• Dataset excerpts:
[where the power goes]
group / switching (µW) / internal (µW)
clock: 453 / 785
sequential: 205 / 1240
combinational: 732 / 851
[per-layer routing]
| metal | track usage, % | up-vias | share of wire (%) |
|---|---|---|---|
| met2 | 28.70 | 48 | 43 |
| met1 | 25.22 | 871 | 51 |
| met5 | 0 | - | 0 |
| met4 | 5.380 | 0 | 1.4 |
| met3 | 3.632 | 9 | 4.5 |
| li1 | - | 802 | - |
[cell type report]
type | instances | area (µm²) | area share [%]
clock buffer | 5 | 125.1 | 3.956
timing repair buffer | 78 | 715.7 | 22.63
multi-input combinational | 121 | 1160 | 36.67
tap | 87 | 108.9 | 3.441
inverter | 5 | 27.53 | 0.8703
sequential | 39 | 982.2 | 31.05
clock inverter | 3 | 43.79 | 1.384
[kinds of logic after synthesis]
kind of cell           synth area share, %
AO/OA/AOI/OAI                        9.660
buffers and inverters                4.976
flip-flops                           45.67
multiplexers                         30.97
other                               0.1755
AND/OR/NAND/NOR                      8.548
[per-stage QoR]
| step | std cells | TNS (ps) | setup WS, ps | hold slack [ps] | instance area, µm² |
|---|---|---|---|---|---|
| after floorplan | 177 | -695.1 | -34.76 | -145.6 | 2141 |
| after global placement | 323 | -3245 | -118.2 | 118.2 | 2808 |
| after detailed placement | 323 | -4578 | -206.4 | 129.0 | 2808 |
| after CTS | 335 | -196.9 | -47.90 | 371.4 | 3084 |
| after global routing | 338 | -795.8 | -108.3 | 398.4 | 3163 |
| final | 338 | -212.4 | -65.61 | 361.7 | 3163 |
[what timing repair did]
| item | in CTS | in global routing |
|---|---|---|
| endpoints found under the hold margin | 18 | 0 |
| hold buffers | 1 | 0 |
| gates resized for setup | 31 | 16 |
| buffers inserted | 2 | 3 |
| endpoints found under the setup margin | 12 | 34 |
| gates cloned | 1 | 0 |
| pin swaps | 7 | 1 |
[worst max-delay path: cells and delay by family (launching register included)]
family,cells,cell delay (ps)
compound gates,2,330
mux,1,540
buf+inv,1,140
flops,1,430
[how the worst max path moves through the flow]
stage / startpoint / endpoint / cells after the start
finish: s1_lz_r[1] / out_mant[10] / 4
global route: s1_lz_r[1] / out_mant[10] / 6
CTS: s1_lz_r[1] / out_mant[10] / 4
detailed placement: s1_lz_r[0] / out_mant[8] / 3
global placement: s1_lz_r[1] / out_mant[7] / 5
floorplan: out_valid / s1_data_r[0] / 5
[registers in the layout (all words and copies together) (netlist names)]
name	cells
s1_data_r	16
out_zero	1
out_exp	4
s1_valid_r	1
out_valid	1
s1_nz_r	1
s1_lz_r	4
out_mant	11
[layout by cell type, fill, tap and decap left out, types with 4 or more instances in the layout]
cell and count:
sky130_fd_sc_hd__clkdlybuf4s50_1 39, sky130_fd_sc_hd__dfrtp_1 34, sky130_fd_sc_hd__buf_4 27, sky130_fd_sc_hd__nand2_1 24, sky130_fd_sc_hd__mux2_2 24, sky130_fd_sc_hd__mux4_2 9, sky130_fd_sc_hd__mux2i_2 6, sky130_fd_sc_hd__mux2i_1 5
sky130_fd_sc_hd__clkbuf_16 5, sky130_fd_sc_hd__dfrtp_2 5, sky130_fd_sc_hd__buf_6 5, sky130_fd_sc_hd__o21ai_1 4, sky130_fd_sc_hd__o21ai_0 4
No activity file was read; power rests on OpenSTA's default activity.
`src/rtl/hack_alu.sv`:
```
// Hack-architecture ALU: operand conditioning, ripple-carry add or bitwise AND,
// optional result negation; result and zero/negative flags registered with a valid strobe.
`timescale 1ns/1ps

module hack_alu #(
    parameter int WIDTH = 16
) (
    input  logic             clk,
    input  logic             rst,
    input  logic             in_valid,
    input  logic [WIDTH-1:0] x,
    input  logic [WIDTH-1:0] y,
    input  logic             zx,
    input  logic             nx,
    input  logic             zy,
    input  logic             ny,
    input  logic             f,
    input  logic             no,
    output logic [WIDTH-1:0] out,
    output logic             zr,
    output logic             ng,
    output logic             out_valid
);

    logic [WIDTH-1:0] x1, x2, y1, y2;
    logic [WIDTH-1:0] and_r, sum, r, res;
    logic [WIDTH-1:0] carry;

    // Zeroing happens before negation, so a zeroed operand never lets its raw input through.
    assign x1 = zx ? '0 : x;
    assign x2 = nx ? ~x1 : x1;
    assign y1 = zy ? '0 : y;
    assign y2 = ny ? ~y1 : y1;

    assign and_r = x2 & y2;

    // Ripple-carry adder; the carry out of the MSB is never formed since it is discarded.
    assign carry[0] = 1'b0;
    for (genvar i = 0; i < WIDTH; i++) begin : g_fa
        assign sum[i] = x2[i] ^ y2[i] ^ carry[i];
        if (i < WIDTH - 1) begin : g_carry
            assign carry[i+1] = (x2[i] & y2[i]) | (carry[i] & (x2[i] ^ y2[i]));
        end
    end

    assign r   = f ? sum : and_r;
    assign res = no ? ~r : r;

    // NOTE: registers use non-blocking assignments so every flop samples pre-edge values.
    always_ff @(posedge clk) begin
        if (rst) begin
            out       <= '0;
            zr        <= 1'b1;
            ng        <= 1'b0;
            out_valid <= 1'b0;
        end else begin
            out_valid <= in_valid;
            if (in_valid) begin
                out <= res;
                zr  <= (res == '0);
                ng  <= res[WIDTH-1];
            end
        end
    end

endmodule

```
`config.mk`:
```
export PLATFORM = sky130hd
export DESIGN_NAME = hack_alu
export DESIGN_NICKNAME = d
export VERILOG_FILES = /design/src/rtl/hack_alu.sv
export SDC_FILE = /design/constraint.sdc
export NUM_CORES = 1
export LEC_CHECK = 0
export CORE_UTILIZATION = 50
export CTS_CLUSTER_SIZE = 40
export DETAILED_ROUTE_END_ITERATION = 8
export GPL_ROUTABILITY_DRIVEN = 0
export PLACE_DENSITY_LB_ADDON = 0.2
export SYNTH_ARGS = -nofsm -noshare
export SYNTH_HDL_FRONTEND = slang
export SYNTH_SLANG_ARGS = --single-unit
```
`constraint.sdc`:
```
create_clock -name clk -period 21.6 [get_ports clk]
set_input_delay 2.16 -clock clk [delete_from_list [all_inputs] [get_ports clk]]
set_output_delay 2.16 -clock clk [all_outputs]
set_load 0.02 [all_outputs]
```
==> results of run 1 <==
[logic make-up after synthesis]
kind of cell	after synthesis
compound gates	13
xor+xnor	47
fa+ha+maj	30
buf+inv	28
flops	18
mux	28
simple gates	76
[through the flow]
step / cell area [um2] / instances / utilization [%] / worst slack, ns
2_1_floorplan: 2150 / 240 / - / 12.20
3_3_place_gp: 2730 / 334 / 67.2 / 11.47
3_5_place_dp: 2730 / 334 / 67.2 / 11.19
4_1_cts: 2770 / 337 / 68.2 / 11.44
5_1_grt: 2770 / 337 / 68.2 / 11.06
6_report: 2770 / 337 / 68.2 / 11.51
[registers in the layout (all words and copies together), names as in the netlist]
register and cells:
zr 1, out 16, out_valid 1
[layout by cell type (no fill, tap or decap), drive strengths merged, types with 2 or more instances in the layout]
master | netlist | final
clkdlybuf4s50 | 0 | 59
xnor2 | 45 | 45
nand2b | 32 | 32
mux2i | 27 | 27
nor2 | 21 | 21
dfxtp | 18 | 18
ha | 16 | 16
fa | 14 | 14
inv | 13 | 13
nand2 | 6 | 6
a21oi | 4 | 4
o21ai | 4 | 4
nand3 | 3 | 3
clkbuf | 7 | 3
xor2 | 2 | 2
and3 | 2 | 2
nor4 | 2 | 2
and4 | 2 | 2
nor3 | 2 | 2
[critical path, delay by kind of cell]
family / cells / cell delay, ns
adder cells (fa/ha/maj): 15 / 5.79
XOR/XNOR: 3 / 0.62
AO/OA/AOI/OAI: 3 / 0.39
buffers and inverters: 5 / 1.32
[final cells by class]
cell class              count  share of cell area (%)
repair buffers             59                    21.3
clock buffers               3                    1.49
inverters                  13                    1.76
multi-input cells         194                    60.1
flip-flops and latches     18                    13.0
well taps                  50                    2.26
[power breakdown]
group | internal, mW | switching [mW] | total (mW) | leakage (nW)
logic | 0.0451 | 0.0442 | 0.0892 | 0.969
registers | 0.0378 | 0.00230 | 0.0401 | 0.149
clock network | 0.0124 | 0.0106 | 0.0230 | 0.0216
total | 0.0952 | 0.0571 | 0.152 | 1.14
[per-layer routing]
layer,routed length [um],share of wire (%),track usage [%],vias up
li1,-,-,-,860
met1,1890,46,23.5,752
met2,1990,48,34.0,48
met3,169,4.1,1.01,5
met4,63,1.5,7.98,0
met5,0,0,0,-
[final timing paths]
path | from | end | slack, ns
setup / recovery | ny | zr | 11.51
setup reg to reg | out[15] | out[15] | 20.88
hold reg to reg | out[5] | out[5] | 0.47
hold / removal | out[5] | out[5] | 0.47
==> results.md, run 1 <==
- Status: complete, no violations
- Post-CTS setup buffer count: 0
- Endpoints failing setup: 0
- Drc violations: 0
- Initial DRC Count: 63
- IO Count: 60
- Max rail drop VDD: 21.7 uV
- Crit-path max FO: 16
- Post-cts sizing count: 0
- Standard-cell rows: 23
- Max Buffers Root-to-Sink: 2
- Top cell type's share of synthesized area: a little under a fifth
- Vias: about 1,700
- Simple-Gate Fraction of Synth Area: between 15 and 20%
- Max Transition Viols Final: 0
- Worst slew margin: between 20% and 30%
- Floorplan die height: about 68 um
- # H-tree levels: 1
- Synth Area in Compound Gates: under 10%
- Min Tclk post-route: approximately 10 ns
- Max stage delay on crit path: about 1.0 ns
- Xor-xnor portion of the synthesized cell area: 19.2%
- Req. time, crit path: between 20 and 25 ns
- Ant diodes: 0
- Netlist Area Pre-Place: 2150 um2
- Multiplexer area fraction after synthesis: a little over an eighth
- Number of distinct library cells after synthesis: 34
- Worst hold slack: ~0.47 ns
- First-pass GRT wire length: about 6600 um
- Count leader, synth: xnor2_1
- Area Growth Syn to Fin: 28.7%
- Routed WL: 4110 um
- Starting Density: a little over half
- Synth area leader: xnor2_1
- HP Class: reg -> reg
- Hold-fix buffers, CTS: 0
- CTS tree: yes
- Layout Nets: 360
- Final antenna-violating net count: 0
- Post-synth ARST share: 0%
- Startpoint types: input pin
- Max-cap violations: 0
- Flops & latches, synth: 18
- Antenna violations before repair: 0
- CP Capture Type: register
- Final Cycle Share: a little under half
- Sequential area share after synthesis: roughly 17%
- Register area: between 300 and 400 um2
- CP max-delay cell: clkdlybuf4s50_1
- Final hold viol count: 0
- Vias in the first global route: between 1,500 and 2,000
- Router iterations before antenna repair: 6
- Post-synth EDFFs: 0
- Post-Syn Instances: between 200 and 250
- Sink Count: 18
- Worst EP arrival: 10.28 ns
- I/O Buffers: around 60
- Worst skew pair latency: approximately 0.25 ns
- Post-synthesis adder-cell area fraction: between 20% and 30%
- Die Area: around 4600 um2
- Fillcell total: approximately 330
- Worst Hold Path Cells: 2
- Most used DFF post-synth: dfxtp_1
- Largest cells by area after synthesis: xnor2_1, dfxtp_1, fa_1, mux2i_1, ha_1
- R2r worst-path depth: 2
- Mapped Avg Cell Area: around 9.0 um2
- Peak Freq: roughly 0.099 GHz
- Final HPWL DP: 3480 um
- Synth warn: 0
- Clk slew on worst S/H paths: around 0.060 ns
- Fin Setup TNS: 0 ns
- RSZ-0062 raised after global routing: no
- Tightest Pin Transition: ~1.1 ns
- CP most frequent cell: fa_1
- Largest net degree at the start of global routing: 27
- Layout cell share with drive strength beyond 1: 2.09%
- Critical path type: in -> reg
- Clk Tree Root Cell: clkbuf_8
- Main combinational cell family by area after synthesis: adder cells
- Skew final: 0 ns
- GRT Residual Overflow: 0
- Leak: between 1 and 1.5 nW
- Die W: between 60 and 70 um
- Num CTS Buffers: 3
- Cell Pwr Density: ~55 nW/um2
- DR WL/cell: 12.2 um
- Pwr Total: roughly 0.15 mW
- Vias per cell: just under 5
- CORE AREA: ~4100 um2
- Area of the multi-input gates: approximately 1700 um2
- Syn_nets: 311
- Commonest cells post-synth: xnor2_1, nand2b_1, mux2i_1
- GRT Total Usage: between 10% and 20%
(Power assumes the default switching activity.)
==> inputs of run 2 (changes only) <==
Settings changed: CORE_UTILIZATION 50 to 44.
Clock period 21.6 ns to 8.6 ns, I/O delays scaled along.
==> results.md, run 2 (synthesized netlist as in run 1, its figures left out) <==
- Endpoints failing setup: 0 (unchanged)
- Worst skew pair latency: 0.25 ns (about the same)
- Skew final: 0 ns (unchanged)
- IO Count: 60 (unchanged)
- Drc violations: 2 (+2)
- Worst slew margin: 25.9% (+0.099 points)
- Router iterations before antenna repair: 6 (unchanged)
- Fin Setup TNS: 0 ns (unchanged)
- Final HPWL DP: 3550 um (+2.1%)
- Initial DRC Count: 66 (+4.8%)
- GRT Residual Overflow: 0 (unchanged)
- Final hold viol count: 0 (unchanged)
- CORE AREA: 4720 um2 (+16%)
- Reg with most FFs: out
- Layout cell share with drive strength beyond 1: 4.11% (+2.0 points)
- GRT Total Usage: 17.6% (-1.4 points)
- Max Buffers Root-to-Sink: 2 (unchanged)
- Most common cell after layout, fill and taps aside: clkdlybuf4s50_1
- # H-tree levels: 1 (unchanged)
- Largest net degree at the start of global routing: 27 (unchanged)
- Routed WL: 4150 um (+0.90%)
- Vias: 1,641 (-1.4%)
- Max-cap violations: 0 (unchanged)
- First-pass GRT wire length: 7320 um (+11%)
- Largest regs: out x16, out_valid x1, zr x1
- I/O Buffers: 59 (unchanged)
- DP Area: 2780 um2 (+1.9%)
- Startpoint types: input pin
- Leak: 1.17 nW (+2.2%)
- Max rail drop VDD: 44.3 uV (+100%)
- Vias per cell: 4.57 (-7.5%)
- Worst Hold Path Cells: 2 (unchanged)
- Layout Cell Area excl Fill: 2830 um2 (+2.4%)
- RSZ-0062 raised after global routing: no
- Floorplan die height: 71.9 um (+6.4%)
- Ant diodes: 0 (unchanged)
- Die W: 71.9 um (+6.4%)
- CTS tree: yes
- Commonest cells after routing, fill and taps aside: clkdlybuf4s50_1, xnor2_1, nand2b_1, mux2i_1, nor2_1
- Cell Pwr Density: 139 nW/um2 (+150%)
- Final antenna-violating net count: 0 (unchanged)
- Area Growth Syn to Fin: 31.8%
- Standard-cell rows: 25 (+8.7%)
- Clk slew on worst S/H paths: 0.06 ns (about the same)
- Num CTS Buffers: 3 (unchanged)
- R2r worst-path depth: 2 (unchanged)
- HP Class: reg -> reg
- Vias in the first global route: 1,671 (+8.2%)
- Die Area: 5170 um2 (+13%)
- Clk Tree Root Cell: clkbuf_8
- Min Tclk post-route: a little over 8 ns
- Req. time, crit path: 8.78 ns (-13.01 ns)
- Critical path type: in -> reg
- Peak Freq: around 0.12 GHz
- Antenna violations before repair: 0 (unchanged)
- Tightest Pin Transition: 1.11 ns (-0.00149 ns)
- Layout Nets: 364 (+1.1%)
- Sink Count: 18 (unchanged)
- Worst EP arrival: 8.33 ns (-1.95 ns)
- Status: complete, but fails checks
- Max Transition Viols Final: 0 (unchanged)
- Final Cycle Share: around 95%
- Largest register FFs: 16 (unchanged)
- Starting Density: 45.5% (-7.5 points)
- CP Capture Type: register
- Failing checks: design-rule violations
- DR WL/cell: 11.6 um (-5.3%)
- Crit-path max FO: 3 (-13)
-- run 2: changes by cell type in the layout (fill, tap and decap cells not counted), sizes merged --
cell	before	now
clkbuf	3	4
buf	0	4
-- run 2: final timing paths --
kind                start  slack (ns)  endpoint
hold reg to reg    out[5]        0.49    out[5]
setup / recovery       zy        0.46        zr
setup reg to reg  out[15]        7.88   out[15]
hold / removal     out[5]        0.49    out[5]
-- run 2: area by class of cell --
type,instances,area (um2)
clock buffer,4,55.1
sequential,18,360
tap,67,83.8
fill,457,1890
timing repair buffer,63,621
multi-input combinational,194,1670
inverter,13,48.8
-- run 2: critical path, cell delays in order --
cell and delay [ns]:
clkdlybuf4s50_1 0.43, nand2b_1 0.16, xnor2_1 0.13, ha_1 0.23, fa_1 0.42, inv_1 0.08
fa_1 0.20, fa_1 0.17, inv_1 0.05, fa_1 0.44, fa_1 0.47, fa_1 0.47
fa_1 0.46, fa_1 0.47, fa_2 0.41, fa_1 0.45, fa_1 0.46, fa_1 0.42
inv_1 0.09, fa_1 0.18, inv_1 0.06, fa_1 0.38, xnor2_1 0.16, a21oi_1 0.11
xnor2_1 0.27, o2111ai_1 0.16, o21ai_1 0.13
-- run 2: metrics by stage --
step	worst slack [ns]	util, %	hold slack (ns)	power [mW]	cells
4_1_cts	0.394	59.9	0.490	0.397	359
3_3_place_gp	0.265	58.8	0.454	0.324	355
6_report	0.456	60.0	0.487	0.393	359
5_1_grt	0.0180	60.0	0.517	0.428	359
3_5_place_dp	0.142	58.8	0.481	0.330	355
2_1_floorplan	0.497	-	0.541	0.259	240
-- run 2: timing repair --
item                                    CTS  global route
endpoints found under the setup margin    0             1
hold buffers                              0             0
gates resized for setup                   0             1
buffers inserted                          0             0
endpoints found under the hold margin     0             0
-- run 2: power breakdown --
part / switching, mW / internal [mW] / total [mW] / leakage, nW
logic: 0.111 / 0.115 / 0.226 / 0.988
clock network: 0.0261 / 0.0406 / 0.0667 / 0.0288
registers: 0.00577 / 0.0948 / 0.101 / 0.149
-- run 2: metal layers --
metal / GRT usage [%] / wire length [um]
met2: 31.8 / 2030
met4: 5.23 / 48
met3: 1.53 / 128
met1: 22.5 / 1940
met5: 0 / 0
==> variant: new RTL, settings of run 2 <==
The parameter `WIDTH` goes from 16 to 24.
--- a/src/rtl/hack_alu.sv
+++ b/src/rtl/hack_alu.sv
@@ -5,3 +5,3 @@
 module hack_alu #(
-    parameter int WIDTH = 16
+    parameter int WIDTH = 24
 ) (
Interface: changed (resized out, x and y); port bits go from 60 to 84. The function was not compared with the original's and may differ.
==> variant against run 2 <==
  * The run ends with negative setup slack left
  * Sequential cell count up 8
  * Global-route usage rose by 1.9 points
  * Non-clock buffer count up 49
  * Worst setup slack got worse by 1.6 ns
  * Critical path depth rose by 8
  * Cell count increased by 56%
  * Routed wire length is 80% higher
  * Worst hold slack worse by 0.00091 ns
  * Core utilization increased by 2.9 points
  * Power rose by 65%
  * Synthesized area rose by 54%
  * First-iteration DRC count up 53%
  * Design area grew 61%
==> variant: results (changes against run 2) <==
Worst setup path
  • Crit path largest cell delay: 0.54 ns (+0.07 ns)
  • Reg2reg start: zr
  • CP max-delay cell: fa_2
  • Crit path DAT: 9.91 ns (+1.58 ns)
  • R2r endpoint: zr

Yosys
  • Register area share after synthesis: 15.7% (-1.0 points)
  • Cells after Synth: 372 (+55%)
  • Synthesis warning total: 0 (unchanged)
  • Mapped Nets: 475 (+53%)
  • Netlist cell types: 39 (+15%)
  • Top cells by area, synth: xnor2_1 19%, dfxtp_1 16%, fa_1 13%
  • Top post-synthesis cells by count: 70 x xnor2_1, 48 x nand2b_1, 41 x mux2i_1

Final layout
  • Antenna cells: 0 (unchanged)
  • Top flop regs: out (24), out_valid (1), zr (1)
  • Nets: 564 (+55%)
  • Share of layout cells above drive strength 1: 18.5% (+14 points)

Route
  • Total Wirelength: 7450 µm (+80%)
  • Iteration-0 DRC Markers: 101 (+53%)
  • DR vias/cell: 4.90 (+7.2%)
  • Via count: 2740 (+67%)
  • First-pass detailed-route iteration total: 4 (-2)

Power
  • P_int: 0.409 mW (+63%)
  • LEAKAGE: 1.88 nW (+61%)
  • Maximum VDD drop: 0.0630 mV (+42%)

Min path
  • Min-delay src: out[6]
  • Hold endpoint: out[6]

GRT
  • Met1 Track Usage GR: 27.9% (+5.4 points)
  • First-pass GRT wire length: 12100 µm (+65%)
  • Largest net degree at the start of global routing: 60 (+120%)
  • Vias in the first global route: 2598 (+55%)
  • Aggregate global-route resource usage: 19.5% (+1.9 points)
  • Met2 Usage GRT: 33.0% (+1.2 points)
  • Met3 global-route usage: 0.653% (-0.87 points)

Status
  • Status: finished with violations
  • Failing checks: negative setup slack

Timing
  • Least-Margin Pin Slew: 1.00 ns (-0.104 ns)
  • Final setup fails: 5 (+5)
  • Post-route setup slack: -1.11 ns (-1.57 ns)
  • Setup Skew: 0 ns (unchanged)

Placement
  • # placed instances: 550 (+55%)
  • PortBufs: 83 (+41%)
  • Place WS: -1.84 ns (-1.99 ns)
  • Hpwl dp: 6170 µm (+74%)

Clocking
  • Post-CTS Hold Fix Bufs: 0 (unchanged)
  • Num CTS Buffers: 3 (unchanged)
  • Register clock-pin slew on the reported worst setup and hold paths: 0.09 ns (+0.03 ns)
  • Skew-Pair Late Insertion Delay: 0.27 ns (+0.02 ns)
## variant: how the worst max path moves through the flow
stage / start / slack (ns) / end / cells past startpoint
floorplan: nx / -1.05 / zr / 35
global placement: zx / -1.62 / zr / 35
detailed placement: zx / -1.84 / zr / 35
CTS: zx / -1.15 / zr / 35
global route: zx / -1.42 / zr / 35
finish: zy / -1.11 / zr / 35
## variant: per-stage QoR
stage / utilization, % / total power, mW / setup TNS (ns) / hold slack, ns / instance area [µm²]
floorplan: - / 0.406 / -2.92 / 0.539 / 3410
global placement: 60.2 / 0.521 / -6.58 / 0.464 / 4370
detailed placement: 60.2 / 0.534 / -7.90 / 0.474 / 4370
CTS: 62.9 / 0.655 / -3.86 / 0.487 / 4570
global route: 62.9 / 0.701 / -5.27 / 0.513 / 4570
finish: 62.9 / 0.651 / -3.93 / 0.486 / 4570
## variant: power groups by stage
stage | logic [mW] | registers (mW) | clock network (mW)
floorplan | 0.236 | 0.169 | 0
global placement | 0.372 | 0.149 | 0
detailed placement | 0.385 | 0.150 | 0
CTS | 0.405 | 0.147 | 0.103
global route | 0.447 | 0.149 | 0.105
finish | 0.404 | 0.147 | 0.100
## variant: worst max-delay path: cells and delay by family
| kind | cells | cell delay, ns |
|---|---|---|
| adder cells (fa/ha/maj) | 23 | 7.64 |
| AO/OA/AOI/OAI | 2 | 0.47 |
| buffers and inverters | 5 | 0.34 |
| AND/OR/NAND/NOR | 4 | 0.48 |
| XOR/XNOR | 1 | 0.12 |
## variant: kinds of logic after synthesis
| logic type | Yosys count | share of synthesized area, % |
|---|---|---|
| buffers and inverters | 39 | 4.95 |
| and+or+nand+nor | 131 | 21.7 |
| adders and majority gates | 46 | 22.4 |
| DFF | 26 | 15.7 |
| muxes | 41 | 12.4 |
| AOI/OAI and AO/OA | 17 | 3.71 |
| xor gates and xnor gates | 72 | 19.1 |
## variant: metal layers
layer / vias up / routed length (µm)
li1: 1383 / -
met1: 1285 / 3680
met2: 68 / 3480
met3: 4 / 237
met4: 0 / 55
met5: - / 0
## variant: final cells by class
| cell class | count | area, µm² |
|---|---|---|
| clock buffers | 3 | 41.3 |
| clock inverters | 1 | 30.0 |
| fillers | 645 | 2690 |
| inverters | 11 | 41.3 |
| multi-input cells | 307 | 2780 |
| flip-flops and latches | 26 | 520 |
| well taps | 99 | 124 |
| repair buffers | 112 | 1030 |
## variant: repair_timing
| item | 4_1_cts | 5_1_grt |
|---|---|---|
| setup buffers | 5 | 0 |
| resized for setup | 49 | 0 |
| endpoints found under the setup margin | 6 | 6 |
| pin swaps | 8 | 4 |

• Your assignment:
The exact lines of the material above starting at the one that contains "margin | 12 | 34 |" and ending at the one that contains "floorplan: out_valid / s1_data_r[0] / 5" are what to retype; leave out everything else.

• Answer:
| endpoints found under the setup margin | 12 | 34 |
| gates cloned | 1 | 0 |
| pin swaps | 7 | 1 |
[worst max-delay path: cells and delay by family (launching register included)]
family,cells,cell delay (ps)
compound gates,2,330
mux,1,540
buf+inv,1,140
flops,1,430
[how the worst max path moves through the flow]
stage / startpoint / endpoint / cells after the start
finish: s1_lz_r[1] / out_mant[10] / 4
global route: s1_lz_r[1] / out_mant[10] / 6
CTS: s1_lz_r[1] / out_mant[10] / 4
detailed placement: s1_lz_r[0] / out_mant[8] / 3
global placement: s1_lz_r[1] / out_mant[7] / 5
floorplan: out_valid / s1_data_r[0] / 5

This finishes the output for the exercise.